▸ Material for this task
### config.mk
export PLATFORM = sky130hd
export DESIGN_NAME = rgbls_ctrl
export DESIGN_NICKNAME = d
export VERILOG_FILES = /design/src/rtl/core/rgbls_pkg.sv /design/src/rtl/core/rgbls_ctrl.sv
export SDC_FILE = /design/constraint.sdc
export NUM_CORES = 1
export LEC_CHECK = 0
export BUFFER_PORTS_ARGS = -buffer_cell sky130_fd_sc_hd__clkbuf_2
export CORE_AREA = 3 3 40 42
export CTS_BUF_LIST = sky130_fd_sc_hd__clkbuf_8 sky130_fd_sc_hd__clkbuf_16
export DETAILED_ROUTE_END_ITERATION = 10
export DIE_AREA = 0 0 43 45
export GPL_ROUTABILITY_DRIVEN = 0
export PLACE_DENSITY = 0.34
export SLEW_MARGIN = 20
export SYNTH_ARGS = -nofsm -noshare
export SYNTH_HDL_FRONTEND = slang
export SYNTH_SLANG_ARGS = --single-unit
### constraint.sdc
create_clock -name aclk -period 1.74 [get_ports aclk]
set_clock_uncertainty 0.2 [all_clocks]
set_input_delay 0.261 -clock aclk [delete_from_list [all_inputs] [get_ports aclk]]
set_output_delay 0.261 -clock aclk [all_outputs]
set_load 0.005 [all_outputs]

▸ Try it
Search the data for the string "constraint" and copy out every line where it is found.

▸ Written response
export SDC_FILE = /design/constraint.sdc
### constraint.sdc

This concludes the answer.